3. As bailee OP must provide access to the property. UCC7.403 "A bailee shall deliver the goods to a person entitled under a document of title". Remember OP doesn't want to claim any ownership interest because that could get him fined and sent to jail.


You cited UCC7-403 but only included part of the first sentence that suits your point. The full text paints a different picture:


(a) A bailee shall deliver the goods to a person entitled under a document of title if the person complies with subsections (b) and (c), unless and to the extent that the bailee establishes any of the following:

(1) delivery of the goods to a person whose receipt was rightful as against the claimant;

(2) damage to or delay, loss, or destruction of the goods for which the bailee is not liable;

(3) previous sale or other disposition of the goods in lawful enforcement of a lien or on a warehouse's lawful termination of storage;

(4) the exercise by a seller of its right to stop delivery pursuant to Section 2-705 or by a lessor of its right to stop delivery pursuant to Section 2A-526;

(5) a diversion, reconsignment, or other disposition pursuant to Section 7-303;

(6) release, satisfaction, or any other fact affording a personal defense against the claimant; or

(7) any other lawful excuse.

(b) A person claiming goods covered by a document of title shall satisfy the bailee's lien if the bailee so requests or the bailee is prohibited by law from delivering the goods until the charges are paid.

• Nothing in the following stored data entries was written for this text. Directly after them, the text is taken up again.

==> v20: inputs <==
==> flow/design.v <==
module compare_and_exchange(
    input [31:0] i1,
    input [31:0] i2,
    input dir,
    input clk,
    input reset,
    input enable,
    output [31:0] o1,
    output  [31:0] o2
    );
    reg [31:0]r1;
    reg [31:0]r2;
   always @(posedge clk)
   begin
   if(reset==0)
   begin
           if(enable==1)
            begin
                 if(dir==1)
                     begin
                        if (i1<i2)
                            begin
                                 r1 <= i1;
                                 r2 <= i2;
                            end
                        else
                             begin
                                 r1 <= i2;
                                 r2 <= i1;
                             end
                       end
                 else if(dir==0)  
                     begin
                        if (i1>i2)
                            begin
                             r1 <= i1;
                             r2 <= i2;
                            end
                        else
                             begin
                                 r1 <= i2;
                                 r2 <= i1;
                              end
                      end
            end
    else if (reset==1)
    begin
    r1<=32'b0;
    r2<=32'b0;
    end
    end
    end
    assign o2=r2; 
  assign o1=r1;
endmodule
module BM4_CAE(
    input [31:0] i1,
    input [31:0] i2,
    input [31:0] i3,
    input [31:0] i4,
    input dir1,
    input dir2,
    input dir3,
    input clk,
    input reset,
    input enable,
    output [31:0] o1,
    output [31:0] o2,
    output [31:0] o3,
    output [31:0] o4
    );
    wire [31:0]r1,r2,r3,r4,r5,r6,r7,r8,r9,r10,r11,r12,r13,r14;
           compare_and_exchange cae1(i1[31:0],i2[31:0],dir1,clk,reset,enable,r1,r2);
           compare_and_exchange cae2(i3[31:0],i4[31:0],dir1,clk,reset,enable,r3,r4);
           compare_and_exchange cae3(r1[31:0],r4[31:0],dir2,clk,reset,enable,r5,r8);
           compare_and_exchange cae4(r2[31:0],r3[31:0],dir2,clk,reset,enable,r6,r7);
           compare_and_exchange cae5(r5[31:0],r6[31:0],dir3,clk,reset,enable,r11,r13);
           compare_and_exchange cae6(r7[31:0],r8[31:0],dir3,clk,reset,enable,r12,r14); 
           assign o1=r11;
           assign o2=r12;
           assign o3=r13;
           assign o4=r14;
    endmodule
module BM8_CAE(
        input [31:0] i1,
        input [31:0] i2,
        input [31:0] i3,
        input [31:0] i4,
        input [31:0] i5,
        input [31:0] i6,
        input [31:0] i7,
        input [31:0] i8,
        input dir1,
        input dir2,
        input dir3,
        input clk,
        input reset,
        input enable,
        output [31:0] o1,
        output [31:0] o2,
        output [31:0] o3,
        output [31:0] o4,
        output [31:0] o5,
        output [31:0] o6,
        output [31:0] o7,
        output [31:0] o8
        );
      wire [31:0] r1,r2 ,r3,r4,r5,r6,r7,r8,r9,r10,r11,r12,r13,r14,r15,r16,r17,r18,r19,r20,r21,r22,r23,r24;   
         compare_and_exchange cae1(i1[31:0],i8[31:0],dir1,clk,reset,enable,r1,r8);
         compare_and_exchange cae2(i2[31:0],i7[31:0],dir1,clk,reset,enable,r2,r7);
         compare_and_exchange cae3(i3[31:0],i6[31:0],dir1,clk,reset,enable,r3,r6);
         compare_and_exchange cae4(i4[31:0],i5[31:0],dir1,clk,reset,enable,r4,r5);
         compare_and_exchange cae6(r1[31:0],r2[31:0],dir2,clk,reset,enable,r9,r10); 
         compare_and_exchange cae7(r3[31:0],r4[31:0],dir2,clk,reset,enable,r11,r12); 
         compare_and_exchange cae8(r5[31:0],r6[31:0],dir2,clk,reset,enable,r13,r14);
         compare_and_exchange cae9(r7[31:0],r8[31:0],dir2,clk,reset,enable,r15,r16);
         compare_and_exchange cae10(r9[31:0],r11[31:0],dir3,clk,reset,enable,r17,r18); 
         compare_and_exchange cae11(r10[31:0],r12[31:0],dir3,clk,reset,enable,r19,r20);
         compare_and_exchange cae12(r13[31:0],r15[31:0],dir3,clk,reset,enable,r21,r22); 
         compare_and_exchange cae13(r14[31:0],r16[31:0],dir3,clk,reset,enable,r23,r24);  
        assign o1=r17;
        assign o2=r18;
        assign o3=r19;
        assign o4=r20;
        assign o5=r21;
        assign o6=r22;
        assign o7=r23;
        assign o8=r24;
      endmodule
module full_CAE(
input [31:0] i1,
input [31:0] i2,
input [31:0] i3,
input [31:0] i4,
input [31:0] i5,
input [31:0] i6,
input [31:0] i7,
input [31:0] i8,
input dir,
input clk,
input reset,
input enable,
output [31:0] o1,
output [31:0] o2,
output [31:0] o3,
output [31:0] o4,
output [31:0] o5,
output [31:0] o6,
output [31:0] o7,
output [31:0] o8
);
wire [31:0] r1,r2 ,r3,r4,r5,r6,r7,r8,r9,r10,r11,r12,r13,r14,r15,r16,r17,r18,r19,r20,r21,r22,r23,r24;
reg [6:1] dq;
always @(posedge clk)
begin
    if (reset==0 && enable==1)
        dq <= {dq[5:1], dir};
end
compare_and_exchange cae1(i1[31:0],i2[31:0],dir,clk,reset,enable,r1,r2);
compare_and_exchange cae2(i3[31:0],i4[31:0],dir,clk,reset,enable,r3,r4);
compare_and_exchange cae3(i5[31:0],i6[31:0],dir,clk,reset,enable,r5,r6);
compare_and_exchange cae4(i7[31:0],i8[31:0],dir,clk,reset,enable,r7,r8);
BM4_CAE a1(r1,r2,r3,r4,dq[1],dq[2],dq[3],clk,reset,enable,r9,r10,r11,r12);
BM4_CAE a2(r5,r6,r7,r8,dq[1],dq[2],dq[3],clk,reset,enable,r13,r14,r15,r16);
BM8_CAE a3(r9,r10,r11,r12,r13,r14,r15,r16,dq[4],dq[5],dq[6],clk,reset,enable,r17,r18,r19,r20,r21,r22,r23,r24);
assign o1=r17;
assign o2=r18;
assign o3=r19;
assign o4=r20;
assign o5=r21;
assign o6=r22;
assign o7=r23;
assign o8=r24;
endmodule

(c) Unless a person claiming the goods is one against which the document of title does not confer a right under Section 7-503(a):

(1) the person claiming under a document shall surrender possession or control of any outstanding negotiable document covering the goods for cancellation or indication of partial deliveries; and

(2) the bailee shall cancel the document or conspicuously indicate in the document the partial delivery or be liable to any person to which the document is duly negotiated.
 


Not quite so cut and dry now, eh?

nsdp said:   
Remember this is a federal criminal violation so you do time day for day and the court does not have the authority to give probation unless recommended by the AUSA.

 


Very scary if only it were relevant or true.

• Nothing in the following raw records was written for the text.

==> inputs of build 21 <==
==> flow/design.v (excerpt) <==
module PCPU(
	input clock,
	input enable,
	input reset,
	input start,
	input [15:0] d_datain,
	input [15:0] i_datain,
	input [3:0] select_y,
	output wire [7:0] d_addr,
	output wire [15:0] d_dataout,
	output wire d_we,
	output wire [7:0] i_addr,
	output reg [15:0] y
);
Settings: LEC_CHECK=0, CAP_MARGIN=20, CELL_PAD_IN_SITES_DETAIL_PLACEMENT=0, CELL_PAD_IN_SITES_GLOBAL_PLACEMENT=0, CORE_ASPECT_RATIO=1.19, CORE_MARGIN=2, CORE_UTILIZATION=61, CTS_CLUSTER_SIZE=44, GPL_ROUTABILITY_DRIVEN=0, GPL_TIMING_DRIVEN=1, HOLD_SLACK_MARGIN=0.13, MAX_ROUTING_LAYER=met4, PLACE_DENSITY_LB_ADDON=0.01, SETUP_SLACK_MARGIN=0.52, SLEW_MARGIN=5; clock period 1.77 ns.
run.sh (not shown) runs the stock make flow with config.mk's settings and CLKGATE_MAP_FILE=.
==> inputs of build 26, as changes to build 21 <==
Settings changed: CELL_PAD_IN_SITES_DETAIL_PLACEMENT 0 to default, CELL_PAD_IN_SITES_GLOBAL_PLACEMENT 0 to default, CORE_ASPECT_RATIO 1.19 to default, CORE_UTILIZATION 61 to 52, CTS_CLUSTER_SIZE 44 to default, GPL_ROUTABILITY_DRIVEN 0 to default, GPL_TIMING_DRIVEN 1 to default, HOLD_SLACK_MARGIN 0.13 to default, MAX_ROUTING_LAYER met4 to default, PLACE_DENSITY_LB_ADDON 0.01 to default, SETUP_SLACK_MARGIN 0.52 to default, SLEW_MARGIN 5 to 20.
==> flow/constraint.sdc (replaced) <==
create_clock -name core_clock -period 5.21 [get_ports {clock}]
set_input_delay 1.0420 -clock core_clock [delete_from_list [all_inputs] [get_ports {clock}]]
set_output_delay 1.0420 -clock core_clock [all_outputs]
set_load 0.01 [all_outputs]
==> qor summary <==
quantity                                                                      build 21                  build 26
Area fraction in full adders, half adders and majority gates                    0.0273                    0.0273
Number of warnings reported in the yosys synthesis log                               2                         2
Vertical extent of the die                                                      228 um                    226 um
Clock sinks                                                                        277                       277
Placement Rows                                                                      82                        81
Asr flop ratio synth                                                              1.00                      1.00
Post-placement setup slack                                                    -2100 ps                    423 ps
Total die size                                                            0.0438 sq mm              0.0513 sq mm
Postcts setup bufs                                                                 129                         0
Flip-flop and latch count after synthesis                                          277                       277
Cells resized by post-CTS repair                                                   670                         0
Instance count after placement with tap cells included                            4627                      3811
Total placed instance area                                                0.0360 sq mm              0.0276 sq mm
Mapped Area                                                               0.0257 sq mm              0.0257 sq mm
Post-cts hold buffer count                                                           1                         0
Top-area cell share                                                              0.269                     0.269
Cell type with the largest total area after synthesis         sky130_fd_sc_hd__dfrtp_1  sky130_fd_sc_hd__dfrtp_1
Die Width                                                                       192 um                    226 um
Run status                                                              did not finish  timing/DRC/antenna clean
Last stage reached                                                      global routing                         -
Cells in synth_stat.txt                                                           3175                      3175
Effective utilization at floorplan                                               0.615                     0.527
Chip area line of the yosys report                                        0.0257 sq mm              0.0257 sq mm
Cells after Synth                                                                 3175                      3175
Post-DP HPWL                                                                    103 mm                   91.5 mm
Core Area                                                                 0.0419 sq mm              0.0488 sq mm
Post-synthesis compound-gate area fraction                                       0.294                     0.294
Clock buffer count from CTS                                                         29                        31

The owner of a termite trap system isn't going to jail for denying some crackpot exterminators access to his property.

Apparently the folks in GA don't know about these laws against servicing the bait traps yourself... There is a store right off I-85 in Atlanta that anyone can stop in to buy their own bait stations and bait sticks. You can also buy all sorts of other pro grade pesticides for insect control.